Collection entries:

==================================================

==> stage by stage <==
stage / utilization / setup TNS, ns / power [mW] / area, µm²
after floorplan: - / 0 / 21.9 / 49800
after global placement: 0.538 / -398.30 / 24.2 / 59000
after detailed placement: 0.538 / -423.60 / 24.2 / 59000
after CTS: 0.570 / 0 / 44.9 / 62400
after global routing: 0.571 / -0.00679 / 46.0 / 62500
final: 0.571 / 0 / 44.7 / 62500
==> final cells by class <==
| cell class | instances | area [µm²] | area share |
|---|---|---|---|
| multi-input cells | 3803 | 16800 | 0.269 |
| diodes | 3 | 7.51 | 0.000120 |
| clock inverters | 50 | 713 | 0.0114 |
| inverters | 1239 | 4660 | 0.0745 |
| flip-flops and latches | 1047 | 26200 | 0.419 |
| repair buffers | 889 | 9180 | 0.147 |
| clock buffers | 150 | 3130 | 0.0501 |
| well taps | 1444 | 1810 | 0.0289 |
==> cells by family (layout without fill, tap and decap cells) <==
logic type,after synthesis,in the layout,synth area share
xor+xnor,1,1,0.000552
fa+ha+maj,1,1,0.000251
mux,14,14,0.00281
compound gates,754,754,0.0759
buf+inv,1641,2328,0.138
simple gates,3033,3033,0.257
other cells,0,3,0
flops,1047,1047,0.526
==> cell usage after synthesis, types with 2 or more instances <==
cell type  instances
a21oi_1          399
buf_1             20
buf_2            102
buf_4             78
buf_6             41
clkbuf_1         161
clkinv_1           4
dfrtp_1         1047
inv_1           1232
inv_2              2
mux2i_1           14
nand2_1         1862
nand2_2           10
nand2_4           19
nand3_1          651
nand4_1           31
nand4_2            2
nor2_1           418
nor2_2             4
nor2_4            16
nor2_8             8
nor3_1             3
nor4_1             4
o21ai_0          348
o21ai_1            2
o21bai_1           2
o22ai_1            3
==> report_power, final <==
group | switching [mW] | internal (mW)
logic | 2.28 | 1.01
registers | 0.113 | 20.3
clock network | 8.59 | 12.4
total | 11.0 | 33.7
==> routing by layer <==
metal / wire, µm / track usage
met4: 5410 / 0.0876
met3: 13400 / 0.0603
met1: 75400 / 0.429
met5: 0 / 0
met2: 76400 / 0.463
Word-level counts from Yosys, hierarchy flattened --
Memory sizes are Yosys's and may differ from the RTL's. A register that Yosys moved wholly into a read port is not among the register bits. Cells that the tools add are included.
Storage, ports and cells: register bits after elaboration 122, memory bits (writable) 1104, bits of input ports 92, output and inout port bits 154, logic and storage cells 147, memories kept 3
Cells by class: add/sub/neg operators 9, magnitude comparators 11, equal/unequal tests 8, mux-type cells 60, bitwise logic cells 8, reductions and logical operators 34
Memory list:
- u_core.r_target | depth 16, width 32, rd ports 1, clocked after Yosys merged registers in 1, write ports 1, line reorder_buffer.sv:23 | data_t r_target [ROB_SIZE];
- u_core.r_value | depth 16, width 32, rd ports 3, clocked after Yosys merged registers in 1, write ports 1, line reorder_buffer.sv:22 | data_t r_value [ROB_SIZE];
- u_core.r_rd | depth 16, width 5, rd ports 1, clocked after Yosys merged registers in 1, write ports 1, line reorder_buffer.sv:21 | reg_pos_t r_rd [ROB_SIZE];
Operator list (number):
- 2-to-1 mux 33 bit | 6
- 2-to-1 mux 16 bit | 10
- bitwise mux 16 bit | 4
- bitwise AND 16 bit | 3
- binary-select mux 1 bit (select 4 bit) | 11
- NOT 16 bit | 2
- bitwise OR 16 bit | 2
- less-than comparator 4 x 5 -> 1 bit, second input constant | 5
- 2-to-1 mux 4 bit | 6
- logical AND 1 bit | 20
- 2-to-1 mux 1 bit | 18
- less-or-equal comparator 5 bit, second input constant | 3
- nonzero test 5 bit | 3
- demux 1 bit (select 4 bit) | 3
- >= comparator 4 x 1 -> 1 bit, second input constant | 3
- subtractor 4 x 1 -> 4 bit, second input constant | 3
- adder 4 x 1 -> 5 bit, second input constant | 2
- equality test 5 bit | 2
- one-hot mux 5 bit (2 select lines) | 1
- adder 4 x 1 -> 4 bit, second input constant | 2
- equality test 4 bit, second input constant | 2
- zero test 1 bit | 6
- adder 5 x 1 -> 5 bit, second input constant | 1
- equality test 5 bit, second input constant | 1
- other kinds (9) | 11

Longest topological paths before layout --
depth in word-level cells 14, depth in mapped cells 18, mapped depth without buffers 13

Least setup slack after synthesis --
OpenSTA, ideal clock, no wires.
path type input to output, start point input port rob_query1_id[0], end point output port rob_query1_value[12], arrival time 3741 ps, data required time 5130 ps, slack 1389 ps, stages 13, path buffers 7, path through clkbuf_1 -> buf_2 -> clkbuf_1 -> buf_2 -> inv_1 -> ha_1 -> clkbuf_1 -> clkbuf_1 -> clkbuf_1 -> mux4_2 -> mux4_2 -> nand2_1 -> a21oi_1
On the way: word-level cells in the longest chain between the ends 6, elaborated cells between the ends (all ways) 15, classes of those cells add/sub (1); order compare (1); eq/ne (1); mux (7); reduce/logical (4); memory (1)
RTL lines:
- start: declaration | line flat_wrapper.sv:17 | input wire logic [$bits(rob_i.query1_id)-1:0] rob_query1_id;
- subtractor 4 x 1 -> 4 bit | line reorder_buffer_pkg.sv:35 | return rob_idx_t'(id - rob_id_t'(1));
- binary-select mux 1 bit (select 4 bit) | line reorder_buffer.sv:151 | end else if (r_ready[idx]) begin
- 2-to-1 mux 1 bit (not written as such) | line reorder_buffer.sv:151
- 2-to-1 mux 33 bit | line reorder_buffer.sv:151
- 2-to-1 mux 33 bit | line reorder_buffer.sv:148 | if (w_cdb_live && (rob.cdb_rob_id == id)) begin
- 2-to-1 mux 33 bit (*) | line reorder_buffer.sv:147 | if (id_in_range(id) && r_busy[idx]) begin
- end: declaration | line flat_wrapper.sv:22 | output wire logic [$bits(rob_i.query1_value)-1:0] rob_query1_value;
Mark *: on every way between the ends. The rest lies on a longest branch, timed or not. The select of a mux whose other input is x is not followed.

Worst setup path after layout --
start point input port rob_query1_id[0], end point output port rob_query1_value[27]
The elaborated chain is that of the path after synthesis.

==================================================

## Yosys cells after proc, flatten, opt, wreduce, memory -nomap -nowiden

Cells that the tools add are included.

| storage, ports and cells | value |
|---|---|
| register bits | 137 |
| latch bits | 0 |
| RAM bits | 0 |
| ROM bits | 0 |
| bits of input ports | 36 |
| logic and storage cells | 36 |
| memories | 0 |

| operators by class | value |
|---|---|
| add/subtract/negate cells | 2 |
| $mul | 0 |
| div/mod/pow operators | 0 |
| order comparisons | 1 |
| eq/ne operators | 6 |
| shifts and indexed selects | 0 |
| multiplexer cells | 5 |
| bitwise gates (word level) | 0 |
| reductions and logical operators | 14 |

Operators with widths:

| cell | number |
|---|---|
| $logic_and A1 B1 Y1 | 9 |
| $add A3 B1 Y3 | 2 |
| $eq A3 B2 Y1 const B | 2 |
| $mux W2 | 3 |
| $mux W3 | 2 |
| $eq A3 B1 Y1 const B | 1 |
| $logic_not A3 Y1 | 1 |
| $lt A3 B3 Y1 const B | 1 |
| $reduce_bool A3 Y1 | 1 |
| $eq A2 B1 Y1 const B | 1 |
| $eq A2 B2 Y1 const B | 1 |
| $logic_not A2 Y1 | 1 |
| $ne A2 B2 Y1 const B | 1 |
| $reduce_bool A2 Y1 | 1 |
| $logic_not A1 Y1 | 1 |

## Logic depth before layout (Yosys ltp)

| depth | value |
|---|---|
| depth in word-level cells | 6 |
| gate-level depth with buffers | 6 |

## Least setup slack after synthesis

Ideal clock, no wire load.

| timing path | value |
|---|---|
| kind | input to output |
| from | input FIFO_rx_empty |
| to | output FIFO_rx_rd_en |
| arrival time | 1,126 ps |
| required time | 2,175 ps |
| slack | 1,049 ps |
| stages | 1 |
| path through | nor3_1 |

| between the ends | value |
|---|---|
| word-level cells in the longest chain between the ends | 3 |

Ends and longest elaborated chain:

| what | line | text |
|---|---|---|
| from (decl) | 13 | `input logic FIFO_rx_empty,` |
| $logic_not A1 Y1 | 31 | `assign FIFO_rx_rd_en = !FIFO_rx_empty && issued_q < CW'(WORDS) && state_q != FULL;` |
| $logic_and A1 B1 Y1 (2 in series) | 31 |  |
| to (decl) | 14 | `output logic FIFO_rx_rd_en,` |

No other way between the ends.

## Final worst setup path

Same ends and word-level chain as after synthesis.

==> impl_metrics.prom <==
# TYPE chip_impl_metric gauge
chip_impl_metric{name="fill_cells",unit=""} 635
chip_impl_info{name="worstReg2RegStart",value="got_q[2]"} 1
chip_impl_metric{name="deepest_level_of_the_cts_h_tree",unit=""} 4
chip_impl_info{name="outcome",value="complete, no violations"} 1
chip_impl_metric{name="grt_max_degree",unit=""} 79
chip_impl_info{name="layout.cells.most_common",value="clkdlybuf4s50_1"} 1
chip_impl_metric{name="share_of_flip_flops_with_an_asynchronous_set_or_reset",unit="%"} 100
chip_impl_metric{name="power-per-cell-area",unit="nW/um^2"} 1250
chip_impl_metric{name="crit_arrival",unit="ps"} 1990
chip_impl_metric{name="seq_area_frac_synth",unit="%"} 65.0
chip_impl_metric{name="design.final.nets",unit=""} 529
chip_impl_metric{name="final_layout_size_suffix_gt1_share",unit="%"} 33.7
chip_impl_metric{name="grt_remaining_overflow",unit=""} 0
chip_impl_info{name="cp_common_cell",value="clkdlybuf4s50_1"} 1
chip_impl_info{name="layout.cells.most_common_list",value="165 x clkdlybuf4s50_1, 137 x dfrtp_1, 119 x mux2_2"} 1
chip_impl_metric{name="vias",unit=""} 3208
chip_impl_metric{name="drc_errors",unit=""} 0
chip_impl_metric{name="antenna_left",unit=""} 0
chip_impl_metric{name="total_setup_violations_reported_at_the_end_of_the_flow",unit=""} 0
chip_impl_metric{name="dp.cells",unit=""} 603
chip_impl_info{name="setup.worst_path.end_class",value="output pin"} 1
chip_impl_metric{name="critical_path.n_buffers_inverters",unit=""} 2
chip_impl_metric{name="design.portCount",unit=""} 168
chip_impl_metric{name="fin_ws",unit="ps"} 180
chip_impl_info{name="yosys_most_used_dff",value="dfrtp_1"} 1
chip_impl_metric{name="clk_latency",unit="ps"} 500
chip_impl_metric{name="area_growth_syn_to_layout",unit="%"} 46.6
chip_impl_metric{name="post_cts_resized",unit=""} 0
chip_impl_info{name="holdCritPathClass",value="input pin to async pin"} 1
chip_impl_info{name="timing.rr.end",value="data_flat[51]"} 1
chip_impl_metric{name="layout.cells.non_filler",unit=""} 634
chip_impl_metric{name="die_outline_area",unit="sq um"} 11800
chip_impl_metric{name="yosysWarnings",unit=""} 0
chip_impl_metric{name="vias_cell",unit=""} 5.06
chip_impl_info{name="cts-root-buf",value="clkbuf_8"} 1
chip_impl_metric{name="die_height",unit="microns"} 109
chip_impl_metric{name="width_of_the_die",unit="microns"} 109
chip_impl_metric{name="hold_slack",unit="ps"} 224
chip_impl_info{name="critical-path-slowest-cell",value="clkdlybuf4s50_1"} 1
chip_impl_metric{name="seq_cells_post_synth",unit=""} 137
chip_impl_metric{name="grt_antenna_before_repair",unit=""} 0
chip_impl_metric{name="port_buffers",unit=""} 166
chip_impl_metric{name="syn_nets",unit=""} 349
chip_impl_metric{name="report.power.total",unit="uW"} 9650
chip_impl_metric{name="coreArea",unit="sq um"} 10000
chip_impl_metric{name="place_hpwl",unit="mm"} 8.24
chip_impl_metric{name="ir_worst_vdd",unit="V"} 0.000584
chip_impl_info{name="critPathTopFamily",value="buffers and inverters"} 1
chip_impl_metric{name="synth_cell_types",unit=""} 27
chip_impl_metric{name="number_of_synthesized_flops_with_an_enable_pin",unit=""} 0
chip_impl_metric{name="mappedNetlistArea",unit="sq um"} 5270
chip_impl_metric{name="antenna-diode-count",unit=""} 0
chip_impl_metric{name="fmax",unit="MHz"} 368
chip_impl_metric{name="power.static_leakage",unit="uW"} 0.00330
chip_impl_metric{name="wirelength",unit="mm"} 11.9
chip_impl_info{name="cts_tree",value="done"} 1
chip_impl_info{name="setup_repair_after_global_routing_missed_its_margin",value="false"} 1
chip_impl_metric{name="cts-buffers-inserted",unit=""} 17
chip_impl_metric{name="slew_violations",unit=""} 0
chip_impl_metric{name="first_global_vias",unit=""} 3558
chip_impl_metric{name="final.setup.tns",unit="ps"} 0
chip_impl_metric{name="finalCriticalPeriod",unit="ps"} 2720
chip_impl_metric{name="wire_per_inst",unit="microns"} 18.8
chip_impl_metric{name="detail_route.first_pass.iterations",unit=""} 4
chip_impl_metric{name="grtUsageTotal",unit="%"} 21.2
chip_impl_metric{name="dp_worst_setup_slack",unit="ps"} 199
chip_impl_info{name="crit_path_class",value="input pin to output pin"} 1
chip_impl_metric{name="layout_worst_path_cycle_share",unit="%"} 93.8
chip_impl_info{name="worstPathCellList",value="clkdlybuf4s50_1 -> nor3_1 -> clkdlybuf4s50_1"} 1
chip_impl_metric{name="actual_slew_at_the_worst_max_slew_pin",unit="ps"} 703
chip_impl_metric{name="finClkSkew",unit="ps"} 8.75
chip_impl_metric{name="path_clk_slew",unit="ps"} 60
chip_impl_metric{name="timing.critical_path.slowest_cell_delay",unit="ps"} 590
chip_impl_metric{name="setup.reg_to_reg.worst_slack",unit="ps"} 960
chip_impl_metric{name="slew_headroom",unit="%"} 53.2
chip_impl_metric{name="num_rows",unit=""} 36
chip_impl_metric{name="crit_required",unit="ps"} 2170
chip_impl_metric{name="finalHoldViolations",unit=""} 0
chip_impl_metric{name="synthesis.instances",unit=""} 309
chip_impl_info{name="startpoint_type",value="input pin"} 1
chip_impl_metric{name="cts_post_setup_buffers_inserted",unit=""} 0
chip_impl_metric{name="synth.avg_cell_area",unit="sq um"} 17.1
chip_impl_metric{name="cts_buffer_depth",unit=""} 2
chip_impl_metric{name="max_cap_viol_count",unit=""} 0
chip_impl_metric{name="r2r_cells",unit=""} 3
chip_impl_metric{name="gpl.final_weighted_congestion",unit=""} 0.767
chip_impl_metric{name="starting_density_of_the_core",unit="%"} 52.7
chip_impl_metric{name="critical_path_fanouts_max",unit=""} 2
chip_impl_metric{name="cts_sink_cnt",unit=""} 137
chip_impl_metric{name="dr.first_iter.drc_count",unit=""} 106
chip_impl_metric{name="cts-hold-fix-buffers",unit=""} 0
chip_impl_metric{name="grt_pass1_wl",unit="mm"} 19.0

==================================================

» **Task**
Once you have read the records above, say how many of their lines contain the word "instances", giving only that figure.

» **Expected answer**
4